使用matlab 2018a 的matlab coder对以下代码进行转换
%% %%%%%%%%%%%%%%%%%%%%%%%%%%%%%%%%%%%%%%%%%%%%%%
%卡尔曼滤波,系统的状态方程为X(k+1)=F*x(k)+G*w(k);
%% %%%%%%%%%%%%%%%%%%%%%%%%%%%%%%%%%%%%%%%%%%%%%%
function [sys,x0,str,ts,simStateCompliance] = KalmanFilter(t,x,u,flag)
global Xkf;
global Z;
%输入参数
% t,x,u分别对应时间/状态/输入信号
% flag为标志位
% simStateCompliance采用内建模块的方法保存和重建连续状态、工作向量等
%输出参数
% sys为一个通用的返回参数值,其数值根据flag的不同而不同
% x0为状态初始数值
% 一般str=[]
% ts为一个两列的矩阵,包含采样时间和偏移量两个参数
switch flag
case 0 % 系统进行初始化,调用mdlInitializeSizeshan函数
[sys,x0,str,ts,simStateCompliance]=mdlInitializeSizes;
case 2 % 更新离散状态变量
sys=mdlUpdate(t,x,u);
case 3 %计算S函数的输出
sys=mdlOutputs(t,x,u);
case {1,4} % 计算下一仿真时刻
sys=[];
case 9 % 仿真结束
save('Zobserv','Z'); %将结果保存成mat文件可以load读进来
save('Xkalman','Xkf');
otherwise %其他情况用户自定义
DAStudio.error(['Simulink:blocks:unhandledFlag', num2strc(flag)]);
end
%%%%%%%%%%%%%%%%%%%%%%%%%%%%%%%%%%%%%%%%%%%%%%%%%%%%%%%%%%%%%%%
function [sys,x0,str,ts,simStateCompliance]=mdlInitializeSizes
% 系统初始化子函数
global P;
global Xkf;
global Z;
P=0.1*eye(4);
sizes = simsizes;
sizes.NumContStates = 0; %连续状态个数
sizes.NumDiscStates = 4; %离散状态个数
sizes.NumOutputs = 4; %输出个数
sizes.NumInputs = 2; %输入个数
sizes.DirFeedthrough = 0; %是否直接馈通
sizes.NumSampleTimes = 1; %采样时间个数,至少一个
sys = simsizes(sizes); %将size结构传到sys中
Xkf=[];
Z=[];
% initialize the initial conditions
x0 = [10,5,12,5]';
% str is always an empty matrix
str = [];
% initialize the array of sample times
ts = [-1 0];
% 表示该模块采样时间继承其前的模块采样时间设置
% Specify the block simStateCompliance.
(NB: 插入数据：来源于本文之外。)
### config.mk
export PLATFORM = sky130hd
export DESIGN_NAME = load_store_unit
export DESIGN_NICKNAME = d
export VERILOG_FILES = /design/src/rtl/load_store_unit.sv
export SDC_FILE = /design/constraint.sdc
export NUM_CORES = 1
export LEC_CHECK = 0
export ABC_CLOCK_PERIOD_IN_PS = 6840
export CAP_MARGIN = 20
export CORE_MARGIN = 2
export CORE_UTILIZATION = 50
export DETAILED_ROUTE_END_ITERATION = 12
export PLACE_DENSITY = 0.95
export SYNTH_ARGS = -nofsm -noshare
export SYNTH_HDL_FRONTEND = slang
export SYNTH_SLANG_ARGS = --single-unit
### constraint.sdc
create_clock -name clk -period 6.84 [get_ports clk]
set_input_delay 1.026 -clock clk [delete_from_list [all_inputs] [get_ports clk]]
set_output_delay 1.026 -clock clk [all_outputs]
set_load 0.01 [all_outputs]
### src/rtl/load_store_unit.sv
// -----------------------------------------------------------------------------
// load_store_unit
// Initiator side of a 64-bit little-endian, byte-addressed data-memory port.
// Takes one load/store request at a time, returns extended load data or a
// store acknowledge on a valid/ready response channel. Sub-doubleword stores
// are done as read-modify-write because the memory always writes 8 bytes.
//
// Ports
//   clk, reset_n                  clock, asynchronous active-low reset
//   req_valid/req_ready           request handshake (ready only when idle)
//   req_is_store, req_funct3      access kind and RISC-V size/sign encoding
//   req_addr, req_wdata           byte address and store data
//   resp_valid/resp_ready         response handshake
//   resp_rdata, resp_err          extended load data (0 for stores/errors), error
//   Mem_Addr, Write_Data          memory address and write data
//   MemRead, MemWrite             memory enables (never both high)
//   Read_Data                     memory read data (combinational)
// -----------------------------------------------------------------------------
module load_store_unit #(
    parameter int MEM_BYTES = 64
) (
    input  logic        clk,
    input  logic        reset_n,
    input  logic        req_valid,
    output logic        req_ready,
    input  logic        req_is_store,
    input  logic [2:0]  req_funct3,
    input  logic [63:0] req_addr,
    input  logic [63:0] req_wdata,
    output logic        resp_valid,
    input  logic        resp_ready,
    output logic [63:0] resp_rdata,
    output logic        resp_err,
    output logic [63:0] Mem_Addr,
    output logic [63:0] Write_Data,
    output logic        MemRead,
    output logic        MemWrite,
    input  logic [63:0] Read_Data
);

    localparam logic [63:0] MAX_ADDR = 64'(MEM_BYTES - 8);

    typedef enum logic [1:0] {
        ST_IDLE  = 2'd0,
        ST_READ  = 2'd1,
        ST_WRITE = 2'd2,
        ST_RESP  = 2'd3
    } state_t;

    state_t      state_q, state_d;
    logic [63:0] addr_q, addr_d;
    logic [63:0] wdata_q, wdata_d;     // store data, later the merged doubleword
    logic [2:0]  funct3_q, funct3_d;
    logic        is_store_q, is_store_d;
    logic [63:0] rdata_q, rdata_d;
    logic        err_q, err_d;
    logic [63:0] mem_addr_q, mem_addr_d;
    logic [63:0] write_data_q, write_data_d;
    logic        mem_read_q, mem_read_d;
    logic        mem_write_q, mem_write_d;
    logic        illegal_s;

    // Sign- or zero-extend the low 1/2/4/8 bytes; funct3[2] selects zero-extension.
    function automatic logic [63:0] extend_load(input logic [63:0] raw, input logic [2:0] f3);
        logic [63:0] res;
        case (f3[1:0])
            2'b00:   res = f3[2] ? {56'd0, raw[7:0]}  : {{56{raw[7]}},  raw[7:0]};
            2'b01:   res = f3[2] ? {48'd0, raw[15:0]} : {{48{raw[15]}}, raw[15:0]};
            2'b10:   res = f3[2] ? {32'd0, raw[31:0]} : {{32{raw[31]}}, raw[31:0]};
            default: res = raw;
        endcase
        return res;
    endfunction

    // Overlay the low 1/2/4 bytes of the store data onto the doubleword read back.
    function automatic logic [63:0] merge_store(input logic [63:0] old_d, input logic [63:0] new_d,
                                                input logic [1:0] sz);
        logic [63:0] res;
        case (sz)
            2'b00:   res = {old_d[63:8],  new_d[7:0]};
            2'b01:   res = {old_d[63:16], new_d[15:0]};
            2'b10:   res = {old_d[63:32], new_d[31:0]};
            default: res = new_d;
        endcase
        return res;
    endfunction

    // Request legality, judged on the live request fields at accept time.
    always_comb begin
        illegal_s = (req_addr > MAX_ADDR) || (req_funct3 == 3'b111) ||
                    (req_is_store && req_funct3[2]);
    end

    // Next-state, datapath and next memory-port values.
    always_comb begin
        state_d    = state_q;
        addr_d     = addr_q;
        wdata_d    = wdata_q;
        funct3_d   = funct3_q;
        is_store_d = is_store_q;
        rdata_d    = rdata_q;
        err_d      = err_q;

        case (state_q)
            ST_IDLE: begin
                if (req_valid) begin
                    addr_d     = req_addr;
                    wdata_d    = req_wdata;
                    funct3_d   = req_funct3;
                    is_store_d = req_is_store;
                    rdata_d    = 64'd0;
                    err_d      = illegal_s;
                    if (illegal_s) begin
                        state_d = ST_RESP;
                    end else if (req_is_store && (req_funct3[1:0] == 2'b11)) begin
                        state_d = ST_WRITE;   // full doubleword, no read needed
                    end else begin
                        state_d = ST_READ;
                    end
                end else begin
                    state_d = ST_IDLE;
                end
            end
            ST_READ: begin
                if (is_store_q) begin
                    wdata_d = merge_store(Read_Data, wdata_q, funct3_q[1:0]);
                    state_d = ST_WRITE;
                end else begin
                    rdata_d = extend_load(Read_Data, funct3_q);
                    state_d = ST_RESP;
                end
            end
            ST_WRITE: begin
                state_d = ST_RESP;
            end
            ST_RESP: begin
                if (resp_ready) begin
                    state_d = ST_IDLE;
                end else begin
                    state_d = ST_RESP;
                end
            end
            default: begin
                state_d = ST_IDLE;
            end
        endcase

        // Memory port is registered: drive it for the state being entered.
        mem_read_d   = (state_d == ST_READ);
        mem_write_d  = (state_d == ST_WRITE);
        mem_addr_d   = (mem_read_d || mem_write_d) ? addr_d : 64'd0;
        write_data_d = mem_write_d ? wdata_d : 64'd0;
    end

    // State and output registers; reset clears everything immediately.
    always_ff @(posedge clk or negedge reset_n) begin
        if (!reset_n) begin
            state_q      <= ST_IDLE;
            addr_q       <= 64'd0;
            wdata_q      <= 64'd0;
            funct3_q     <= 3'd0;
            is_store_q   <= 1'b0;
            rdata_q      <= 64'd0;
            err_q        <= 1'b0;
            mem_addr_q   <= 64'd0;
            write_data_q <= 64'd0;
            mem_read_q   <= 1'b0;
            mem_write_q  <= 1'b0;
        end else begin
            state_q      <= state_d;
            addr_q       <= addr_d;
            wdata_q      <= wdata_d;
            funct3_q     <= funct3_d;
            is_store_q   <= is_store_d;
            rdata_q      <= rdata_d;
            err_q        <= err_d;
            mem_addr_q   <= mem_addr_d;
            write_data_q <= write_data_d;
            mem_read_q   <= mem_read_d;
            mem_write_q  <= mem_write_d;
        end
    end

    assign req_ready  = (state_q == ST_IDLE);
    assign resp_valid = (state_q == ST_RESP);
    assign resp_rdata = rdata_q;
    assign resp_err   = err_q;
    assign Mem_Addr   = mem_addr_q;
    assign Write_Data = write_data_q;
    assign MemRead    = mem_read_q;
    assign MemWrite   = mem_write_q;

endmodule

Word-level counts from Yosys, hierarchy flattened
Index checks and enable logic that the tools add are counted.
W data, S select, Z words.
- register bits after elaboration: 329
- input port bits: 200
- output and inout bits: 197
- logic and storage cells: 54
- $lt $le $gt $ge: 1
- eq/ne operators: 11
- muxes and demuxes: 21
- reduce and logical (&&, ||, !) cells: 10
- operator list (kind ; count):
    $mux W64 ; 11
    $pmux W64 S3 ; 2
    $pmux W64 S2 ; 2
    $gt A64 B6 Y1 const B ; 1
    $eq A2 B2 Y1 const B ; 5
    $mux W2 ; 4
    $pmux W2 S4 ; 1
    $eq A2 B1 Y1 const B ; 3
    $logic_not A2 Y1 ; 2
    $ne A2 B2 Y1 const B ; 2
    $eq A3 B3 Y1 const B ; 1
    $logic_or A1 B1 Y1 ; 3
    $reduce_and A3 Y1 ; 1
    $logic_and A1 B1 Y1 ; 2
    $reduce_and A2 Y1 ; 1
    $reduce_bool A2 Y1 ; 1
    $mux W1 ; 1

Depth between registers and ports, before layout
- depth after elaboration: 9
- mapped depth: 10
- mapped depth without buffers: 6

Least setup slack after synthesis
OpenSTA, ideal clock, no wires.
- path kind: in2reg
- start point: input port req_valid
- end point: register mem_addr_q[10] (netlist: Mem_Addr[10])
- library setup time: 0.132 ns
- arrival time: 2.833 ns
- data required time: 6.708 ns
- slack: 3.875 ns
- cell stages on the path: 9
- path through: nor3b_4 > buf_2 > buf_2 > a211oi_1 > a31o_2 > ha_1 > buf_1 > clkbuf_1 > nor2b_1
- longest elaborated chain between the ends: 5
- elaborated cells between the ends (all ways): 8
- RTL lines (what ; line ; source):
    start: declaration ; 24 ; input logic req_valid,
    $mux W2 ; 106 ; if (req_valid) begin
    $pmux W2 S4 ; 104 ; case (state_q)
    $eq A2 B1 Y1 or $eq A2 B2 Y1 (tied branches) ; 149, 150 ;
    $logic_or A1 B1 Y1 ; 151 ; mem_addr_d = (mem_read_d || mem_write_d) ? addr_d : 64'd0;
    $mux W64 * ; 151 ;
    via mem_addr_d[10] ; 57 ; logic [63:0] mem_addr_q, mem_addr_d;
    end signal: assignment ; 177 ; mem_addr_q <= mem_addr_d;
    end: declaration ; 57 ;
Mark *: on every way through the listed nets, which the timed path passes. The rest lies on a longest branch.
A chain may end at the register's enable or synchronous reset.

Final worst setup path
- start point: input port req_addr[1]
- end point: register mem_addr_q[9] (netlist: Mem_Addr[9])
- longest elaborated chain between the ends: 9
- elaborated cells between the ends (all ways): 10
- RTL lines (what ; line ; source):
    start: declaration ; 28 ; input logic [63:0] req_addr,
    $gt A64 B6 Y1 * ; 90 ; illegal_s = (req_addr > MAX_ADDR) || (req_funct3 == 3'b111) ||
    $logic_or A1 B1 Y1 * (2 in a row) ; 90 ;
    $mux W2 * ; 113 ; if (illegal_s) begin
    $mux W2 * ; 106 ;
    $pmux W2 S4 * ; 104 ;
    via state_d[1] ; 50 ; state_t state_q, state_d;
    $eq A2 B1 Y1 or $eq A2 B2 Y1 (tied branches) ; 149, 150 ;
    $logic_or A1 B1 Y1 * ; 151 ;
    $mux W64 * ; 151 ;
    via mem_addr_d[9] ; 57 ;
Marks and branches as above.

==> results.toml <==
[status]
outcome = "completed"

[logic_synthesis]
synth_area_leaders = "dfrtp_1, mux2_2, and2_1"
synth_top_cell_area_share_pct = 66.2
synth_warnings = 0
ys_async_sr_fraction_pct = 100
synth_edf_count = 0
synth_nets = 1153
avgSynthCellArea_sq_um = 13.1
yosysMostFrequentCell = "dfrtp_1"
ys_ff_latch = 329
synth_cell_types = 42
yosysTopAreaCell = "dfrtp_1"
synth_common_cells = "dfrtp_1, and2_1, mux2_2, nor2b_1, nand2_1"
netlist_area_sq_mm = 0.0124
yosysSeqAreaShare_pct = 66.2
synth_top_flop_cell = "dfrtp_1"
syn_inst = 950

[finish]
post-route-util_pct = 72.8
syn2layout_area_growth_pct = 42.8
fin_area_sq_mm = 0.0178
final_nets = 1535
drive_above_1_share_pct = 11.2

[place]
place_area_sq_mm = 0.0166
hpwl_um = 26400
gp_congestion = 0.909
portBuffers = 396

[critical_path]
crit_slowest_cell = "ha_2"
cp_data_arrival_time_ns = 4.14
cp-end-kind = "register"
r2r-end = "Mem_Addr[53]"
crit_top_cell = "nor3_1"
reg2regPathDepth = 5
path_cells = "clkdlybuf4s50_1, nor3_1, o22ai_1, nor3_1, a21oi_1, ha_2, buf_12, nor2b_1"
crit_path_max_fanout = 41
rrSetupSlack_ns = 3.82
worstReg2RegStart = "state_q[1]"
slowest_delay_ns = 0.73
worstPathRequired_ns = 7.22
startpoint_type = "primary input"
path_class = "in -> reg"

[worst_hold_path]
hold_start = "wdata_q[21]"
holdPathEnd = "wdata_q[21]"
hold_depth = 1
hold_path_class = "reg -> reg"

[sta]
hold_violations = 0
tns_ns = 0
min_period_ns = 3.76
rsz0062_at_grt = "false"
fin_skew_ns = 0.0135
relSlewSlack_pct = 38.1
drv_slew = 0
worst_pin_slew_ns = 0.928
fmax_mhz = 266
setup_violations = 0
min_period_over_period_pct = 54.9

[clock_tree]
ctsHoldBuffers = 0
clkTransAtPathRegs_ns = 0.06
cts_made_buffers = 35
cts.repair.resized = 0
clock_path_buffers = 3
clock_latency_ns = 0.50
cts_root_buf = "clkbuf_16"
clock-sinks = 329
postCtsSetupBuffers = 0
htreeDepth = 2
cts_tree = "yes"

[drt]
drt_wl_total_um = 39000
via_count = 9480
drt-initial-drc-count = 1048
vias_per_cell = 5.65
wl_per_cell_um = 23.3
drc_errors = 0
drt_first_pass_iters = 5
drtAntennaViolNets = 0

[floorplanning]
io-pin-count = 397
core_sq_mm = 0.0244
die_x_um = 162
die-area_sq_mm = 0.0261
initial_core_util_pct = 51.0
rows = 57
die_h_um = 162

[global_route]
antenna_found_initial = 2
grt_overflow = 0
grt_usage_pct = 29.7
first_global_vias = 10000
grt_pass1_wl_um = 59100
grt_start_max_net_pins = 147

[power_and_ir_drop]
leakage_nw = 7.91
ir_drop_uv = 388
power.density_mw_per_mm2 = 459
total_power_mw = 8.15

[run]
maxCapViolCount = 0
worst max-delay path: cells and delay by family:
| kind | cells | cell delay, ns |
|---|---|---|
| buffers and inverters | 2 | 0.73 |
| adder cells (fa/ha/maj) | 1 | 0.73 |
| AND/OR/NAND/NOR | 3 | 1.18 |
| AO/OA/AOI/OAI | 2 | 0.46 |
metal layers:
metal | vias up | global-route usage (%) | share of wire (%)
met5 | - | 0 | 0
met2 | 574 | 50.3 | 50
met3 | 134 | 8.76 | 9.5
met4 | 0 | 13.8 | 4.8
met1 | 4738 | 35.2 | 36
li1 | 4034 | - | -
placed cells by master, fill, tap and decap left out, types with 36 or more instances in the layout:
cell / count
clkbuf_16: 37
and2_1: 105
mux2_2: 74
clkdlybuf4s50_1: 395
nor2_1: 36
nand2_1: 59
dfrtp_1: 329
o21ai_0: 50
a221o_1: 40
nor2b_1: 64
how the worst max path moves through the flow:
stage                 start              to  slack [ns]  cells after the start
2_1_floorplan     req_valid    Mem_Addr[10]        3.88                      9
3_3_place_gp    req_addr[1]    Mem_Addr[21]        2.64                      7
3_5_place_dp    req_addr[1]  Write_Data[42]        2.54                      7
4_1_cts        req_addr[45]  Write_Data[42]        3.04                      7
5_1_grt         req_addr[1]     Mem_Addr[9]        2.99                      8
6_report        req_addr[1]     Mem_Addr[9]        3.08                      8
state kept, by name, summed over array words and instances, names as in the netlist, 2 cells and up:
| signal | count |
|---|---|
| Mem_Addr | 64 |
| Write_Data | 64 |
| addr_q | 64 |
| resp_rdata | 64 |
| wdata_q | 64 |
| funct3_q | 3 |
| state_q | 2 |
cell type report:
class	count	area, sq um
Multi-Input combinational cell	554	3850
Tap cell	324	405
Fill cell	1527	6630
Clock inverter	9	125
Clock buffer	49	1030
Sequential cell	329	8230
Inverter	4	15.0
Antenna cell	2	5.00
Timing Repair Buffer	408	4100
report_power, final:
group	internal, mW	total, mW	switching (mW)
Combinational	1.59	3.15	1.55
Sequential	2.77	3.10	0.330
Clock	1.16	1.90	0.741
through the flow:
step | cells | hold slack [ns] | setup slack, ns
final | 1679 | 0.469 | 3.08
after global routing | 1679 | 0.489 | 2.99
after CTS | 1676 | 0.468 | 3.04
after detailed placement | 1618 | 0.455 | 2.54
after global placement | 1617 | 0.450 | 2.64
after floorplan | 950 | 0.439 | 3.88
logic make-up (layout without fill, tap and decap cells):
group | after synthesis | count (layout) | synth area share [%]
buf+inv | 67 | 470 | 2.98
simple gates | 300 | 300 | 13.4
flops | 329 | 329 | 66.2
fa+ha+maj | 3 | 3 | 0.302
mux | 75 | 75 | 6.78
compound gates | 176 | 176 | 10.3
other cells | 0 | 2 | 0
Note: power is estimated with default switching activity, not from simulation.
The allowed values are:
% 'UnknownSimState', < The default setting; warn and assume DefaultSimState
% 'DefaultSimState', < Same sim state as a built-in block
% 'HasNoSimState', < No sim state
% 'DisallowSimState' < Error out when saving or restoring the model sim state
simStateCompliance = 'DefaultSimState';
%%%%%%%%%%%%%%%%%%%%%%%%%%%%%%%%%%%%%%%%%%%%%%%%%%%%%%%%%%%%%%%
%进行离散状态变量的更新
function sys=mdlUpdate(t,x,u)
global P;
global Xkf;
global Z;
F=[1,1,0,0;0,1,0,0;0,0,1,1;0,0,0,1]; %系统状态方程的系数矩阵
G=[0.5,0;1,0;0,0.5;0,1]; %过程噪声驱动矩阵
H=[1,0,0,0;0,0,1,0]; %观测方程的系数矩阵
Q=diag([0.0001,0.0009]); %过程噪声方差值
R=diag([0.04,0.04]); %测量噪声方差值
%卡尔曼滤波
Xpre=F*x; %状态预测
Ppre=F*P*F'+G*Q*G'; %协方差预测
Kg=Ppre*H'*inv(H*Ppre*H'+R); %计算卡尔曼增益
e=u-H*Xpre; %u是输入的观测值,在此计算新息
Xnew=Xpre+Kg*e; %状态更新
P=(eye(4)-Kg*H)*Ppre; %协方差更新
sys = Xnew; %将计算的结果返回主函数
%保存观测值和滤波结果
Z=[Z,u];
Xkf=[Xkf,Xnew];
%%%%%%%%%%%%%%%%%%%%%%%%%%%%%%%%%%%%%%%%%%%%%%%%%%%%%%%%%%%%%%%
%求取系统的输出信号
function sys=mdlOutputs(t,x,u)
sys =x;
%把算得的模块输出向量赋给sys
%求取系统的输出信号
function sys=mdlTerminate(t,x,u)
sys =[];
结果有一些报错
Function 'error' not supported for code generation.
Function 'simsizes' not supported for code generation.
Undefined function or variable 'sys'. The first assignment to a local variable determines its class.
Undefined function or variable 'x0'. The first assignment to a local variable determines its class.
Undefined function or variable 'str'. The first assignment to a local variable determines its class.
请问如何解决?